14 Core contributor guide
Simon Ser edited this page 2021-04-08 08:48:51 +02:00

Welcome to the project! Please read this scatterbrained collection of wisdom gathered by other core contributors.

Golden rules

  • Breaking the rules is okay, but only if you are prepared to justify it to everyone else (and they agree with you).
  • Edit this wiki page

Submitting your patches

Avoid merging or directly committing your own patches, unless they're small and limited to documentation or something. For most changes, submit the patch normally.

Triaging patches

If you see a patch which doesn't have any reviewers assigned (including ones you submit yourself): triage it. Add some labels if you like, and assign some reviewers.
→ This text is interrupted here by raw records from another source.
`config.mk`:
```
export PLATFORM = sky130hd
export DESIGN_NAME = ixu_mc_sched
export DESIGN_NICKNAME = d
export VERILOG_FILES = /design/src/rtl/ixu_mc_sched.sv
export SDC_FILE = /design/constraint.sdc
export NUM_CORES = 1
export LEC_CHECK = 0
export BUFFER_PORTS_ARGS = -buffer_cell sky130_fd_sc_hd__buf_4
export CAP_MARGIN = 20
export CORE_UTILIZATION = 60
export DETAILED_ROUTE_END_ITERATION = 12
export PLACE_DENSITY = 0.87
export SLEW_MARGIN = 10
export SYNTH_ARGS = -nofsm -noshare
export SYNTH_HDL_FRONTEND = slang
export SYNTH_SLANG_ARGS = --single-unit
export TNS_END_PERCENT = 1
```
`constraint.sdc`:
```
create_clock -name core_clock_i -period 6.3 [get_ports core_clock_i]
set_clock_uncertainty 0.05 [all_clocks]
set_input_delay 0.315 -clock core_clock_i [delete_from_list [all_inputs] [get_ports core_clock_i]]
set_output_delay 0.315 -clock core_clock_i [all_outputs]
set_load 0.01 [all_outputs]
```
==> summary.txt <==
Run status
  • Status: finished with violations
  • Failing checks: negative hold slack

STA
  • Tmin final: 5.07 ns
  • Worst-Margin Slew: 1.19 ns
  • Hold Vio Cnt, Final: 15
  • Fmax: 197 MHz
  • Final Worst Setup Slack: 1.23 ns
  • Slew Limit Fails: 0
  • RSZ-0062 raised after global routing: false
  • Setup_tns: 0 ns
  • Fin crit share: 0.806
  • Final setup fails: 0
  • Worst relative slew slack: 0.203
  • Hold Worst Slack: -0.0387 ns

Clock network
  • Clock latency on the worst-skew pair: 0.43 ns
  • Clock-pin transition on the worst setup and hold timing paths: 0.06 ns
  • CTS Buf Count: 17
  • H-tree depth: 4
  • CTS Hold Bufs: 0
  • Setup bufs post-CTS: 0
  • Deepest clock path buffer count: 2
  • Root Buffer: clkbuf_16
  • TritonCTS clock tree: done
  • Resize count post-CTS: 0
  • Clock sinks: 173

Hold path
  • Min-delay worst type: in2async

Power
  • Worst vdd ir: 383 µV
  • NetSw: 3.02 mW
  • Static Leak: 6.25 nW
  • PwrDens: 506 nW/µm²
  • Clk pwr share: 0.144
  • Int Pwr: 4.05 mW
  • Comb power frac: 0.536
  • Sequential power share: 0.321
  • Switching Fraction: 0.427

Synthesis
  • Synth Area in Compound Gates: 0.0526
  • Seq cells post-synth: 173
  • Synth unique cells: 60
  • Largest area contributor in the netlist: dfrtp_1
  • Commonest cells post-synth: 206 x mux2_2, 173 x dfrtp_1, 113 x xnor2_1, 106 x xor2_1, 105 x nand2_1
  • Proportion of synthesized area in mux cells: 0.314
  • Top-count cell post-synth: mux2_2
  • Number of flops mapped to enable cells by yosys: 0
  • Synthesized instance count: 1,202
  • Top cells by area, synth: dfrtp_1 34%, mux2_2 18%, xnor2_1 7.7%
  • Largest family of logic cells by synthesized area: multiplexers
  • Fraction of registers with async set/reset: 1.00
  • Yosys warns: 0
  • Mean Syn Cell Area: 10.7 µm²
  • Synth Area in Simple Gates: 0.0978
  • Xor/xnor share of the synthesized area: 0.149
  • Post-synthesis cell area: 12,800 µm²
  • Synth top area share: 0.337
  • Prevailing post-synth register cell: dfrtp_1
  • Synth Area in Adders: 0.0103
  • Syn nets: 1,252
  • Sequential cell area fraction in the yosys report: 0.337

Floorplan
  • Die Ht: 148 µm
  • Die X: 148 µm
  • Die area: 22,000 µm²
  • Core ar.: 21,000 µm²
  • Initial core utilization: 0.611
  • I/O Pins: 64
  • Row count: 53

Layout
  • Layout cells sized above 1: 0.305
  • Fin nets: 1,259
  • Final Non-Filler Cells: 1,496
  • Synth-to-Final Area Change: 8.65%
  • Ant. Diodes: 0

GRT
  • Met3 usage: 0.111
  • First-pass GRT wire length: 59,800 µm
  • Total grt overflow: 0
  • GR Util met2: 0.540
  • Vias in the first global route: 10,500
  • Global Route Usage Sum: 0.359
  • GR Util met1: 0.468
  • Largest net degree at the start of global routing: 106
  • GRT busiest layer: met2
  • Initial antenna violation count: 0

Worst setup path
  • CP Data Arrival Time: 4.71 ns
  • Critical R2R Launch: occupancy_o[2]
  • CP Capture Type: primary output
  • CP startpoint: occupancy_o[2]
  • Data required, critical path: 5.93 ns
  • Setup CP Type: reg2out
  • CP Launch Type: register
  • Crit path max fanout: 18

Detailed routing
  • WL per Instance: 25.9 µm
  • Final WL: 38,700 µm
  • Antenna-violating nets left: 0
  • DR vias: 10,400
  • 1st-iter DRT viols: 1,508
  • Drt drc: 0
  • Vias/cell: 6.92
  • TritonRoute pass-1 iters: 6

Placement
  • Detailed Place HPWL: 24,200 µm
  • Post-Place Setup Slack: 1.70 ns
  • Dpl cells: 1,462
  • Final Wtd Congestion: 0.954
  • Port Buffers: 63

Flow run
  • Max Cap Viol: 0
File: config.mk
export PLATFORM = sky130hd
export DESIGN_NAME = jtkiwi_shr_arb
export DESIGN_NICKNAME = d
export VERILOG_FILES = /design/src/rtl/jtkiwi_shr_arb.sv
export SDC_FILE = /design/constraint.sdc
export NUM_CORES = 1
export LEC_CHECK = 0
export CELL_PAD_IN_SITES_DETAIL_PLACEMENT = 1
export CELL_PAD_IN_SITES_GLOBAL_PLACEMENT = 1
export CORE_MARGIN = 3
export CORE_UTILIZATION = 31
export DETAILED_ROUTE_END_ITERATION = 16
export PLACE_DENSITY = 0.82
export SLEW_MARGIN = 20
export SYNTH_ARGS = -nofsm -noshare
export SYNTH_HDL_FRONTEND = slang
export SYNTH_SLANG_ARGS = --single-unit
File: constraint.sdc
create_clock -name clk -period 1.8 [get_ports clk]
set_input_delay 0.54 -clock clk [delete_from_list [all_inputs] [get_ports clk]]
set_output_delay 0.54 -clock clk [all_outputs]
set_load 0.02 [all_outputs]
File: src/rtl/jtkiwi_shr_arb.sv
`default_nettype none
// ============================================================================
//  Module   : jtkiwi_shr_arb
//  Purpose  : Shares one synchronous 8 KB BRAM between the main and sub CPUs.
//             Round-robin on ties, one RAM access per chip-select assertion,
//             CPUs held off through active-low wait lines.
//  Revision : 1.0  initial release
// ============================================================================
module jtkiwi_shr_arb #(
    parameter int AW = 13,
    parameter int DW = 8
) (
    input  logic          clk,
    input  logic          rstn,
    input  logic          sub_en,
    input  logic          main_cs,
    input  logic          main_rnw,
    input  logic [AW-1:0] main_addr,
    input  logic [DW-1:0] main_din,
    output logic [DW-1:0] main_dout,
    output logic          main_wait_n,
    input  logic          sub_cs,
    input  logic          sub_rnw,
    input  logic [AW-1:0] sub_addr,
    input  logic [DW-1:0] sub_din,
    output logic [DW-1:0] sub_dout,
    output logic          sub_wait_n,
    output logic [AW-1:0] ram_addr,
    output logic [DW-1:0] ram_din,
    output logic          ram_we,
    input  logic [DW-1:0] ram_dout
);

    typedef enum logic [1:0] {
        ST_IDLE = 2'd0,
        ST_ACC  = 2'd1,
        ST_DATA = 2'd2
    } state_t;

    state_t        r_state;
    state_t        w_state_nxt;
    logic          w_load;

    logic          r_gnt_sub;   // CPU owning the access in flight
    logic          r_last_sub;  // most recent winner, loses the next tie
    logic          r_rd;        // access in flight is a read
    logic          r_done_m;
    logic          r_done_s;
    logic [AW-1:0] r_ram_addr;
    logic [DW-1:0] r_ram_din;
    logic          r_ram_we;
    logic [DW-1:0] r_main_dout;
    logic [DW-1:0] r_sub_dout;

    logic          w_pend_m;
    logic          w_pend_s;
    logic          w_cand_m;
    logic          w_cand_s;
    logic          w_win_sub;

    // A request is outstanding until its access completes; sub is masked by sub_en
    assign w_pend_m = main_cs & ~r_done_m;
    assign w_pend_s = sub_cs & ~r_done_s & sub_en;

    // Wait lines ignore sub_en so a disabled sub simply stalls
    assign main_wait_n = ~(main_cs & ~r_done_m);
    assign sub_wait_n  = ~(sub_cs & ~r_done_s);

    assign ram_addr  = r_ram_addr;
    assign ram_din   = r_ram_din;
    assign ram_we    = r_ram_we;
    assign main_dout = r_main_dout;
    assign sub_dout  = r_sub_dout;

    // Grant candidates: anyone in IDLE, only the other CPU while finishing in DATA
    always_comb begin
        w_cand_m = 1'b0;
        w_cand_s = 1'b0;
        if (r_state == ST_IDLE) begin
            w_cand_m = w_pend_m;
            w_cand_s = w_pend_s;
        end else if (r_state == ST_DATA) begin
            w_cand_m = w_pend_m & r_gnt_sub;
            w_cand_s = w_pend_s & ~r_gnt_sub;
        end
        w_win_sub = w_cand_s & (~w_cand_m | ~r_last_sub);
    end

    // Next-state logic; w_load marks an edge that starts a new access
    always_comb begin
        w_state_nxt = r_state;
        w_load      = 1'b0;
        case (r_state)
            ST_IDLE: begin
                if (w_cand_m | w_cand_s) begin
                    w_load      = 1'b1;
                    w_state_nxt = ST_ACC;
                end
            end
            ST_ACC: w_state_nxt = ST_DATA;
            ST_DATA: begin
                if (w_cand_m | w_cand_s) begin
                    w_load      = 1'b1;
                    w_state_nxt = ST_ACC;
                end else begin
                    w_state_nxt = ST_IDLE;
                end
            end
            default: w_state_nxt = ST_IDLE;
        endcase
    end

    // State register
    always_ff @(posedge clk or negedge rstn) begin
        if (!rstn) r_state <= ST_IDLE;
        else       r_state <= w_state_nxt;
    end

    // Grant capture, RAM port drive and read-data return
    always_ff @(posedge clk or negedge rstn) begin
        if (!rstn) begin
            r_gnt_sub   <= 1'b0;
            r_last_sub  <= 1'b1;
            r_rd        <= 1'b0;
            r_ram_addr  <= '0;
            r_ram_din   <= '0;
            r_ram_we    <= 1'b0;
            r_main_dout <= '0;
            r_sub_dout  <= '0;
        end else begin
            r_ram_we <= 1'b0;
            if (r_state == ST_DATA && r_rd) begin
                if (r_gnt_sub) r_sub_dout  <= ram_dout;
                else           r_main_dout <= ram_dout;
            end
            if (w_load) begin
                r_gnt_sub  <= w_win_sub;
                r_last_sub <= w_win_sub;
                r_rd       <= w_win_sub ? sub_rnw  : main_rnw;
                r_ram_we   <= w_win_sub ? ~sub_rnw : ~main_rnw;
                r_ram_addr <= w_win_sub ? sub_addr : main_addr;
                r_ram_din  <= w_win_sub ? sub_din  : main_din;
            end
        end
    end

    // Completion flags: set when the owner's access finishes, cleared whenever cs is low
    always_ff @(posedge clk or negedge rstn) begin
        if (!rstn) begin
            r_done_m <= 1'b0;
            r_done_s <= 1'b0;
        end else begin
            if (!main_cs)
                r_done_m <= 1'b0;
            else if (r_state == ST_DATA && !r_gnt_sub)
                r_done_m <= 1'b1;
            if (!sub_cs)
                r_done_s <= 1'b0;
            else if (r_state == ST_DATA && r_gnt_sub)
                r_done_s <= 1'b1;
        end
    end

endmodule
`default_nettype wire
Follow these steps until you have a number of reviewers proportional to the complexity of the change:

  1. Assign people who work a lot in the domain of the patch
  2. Assign a selection from everyone else with a roughly even distribution

If you get assigned to a patch you don't think is in your domain and/or you don't have time to review, assign someone else.

Reviewing patches

  • Don't be too shy to complain about code style issues
  • Ask for a test plan if you don't know how to test it

Merging patches

Wait for the continuous integration build to complete before merging.

  • If it's small-to-medium and in your domain, merge it whenever you feel comfortable with it
  • If it's medium-to-large, merge it when it has 2 approving reviews
  • If it's large-to-huge, Simon will merge it

Generally just use your common sense here.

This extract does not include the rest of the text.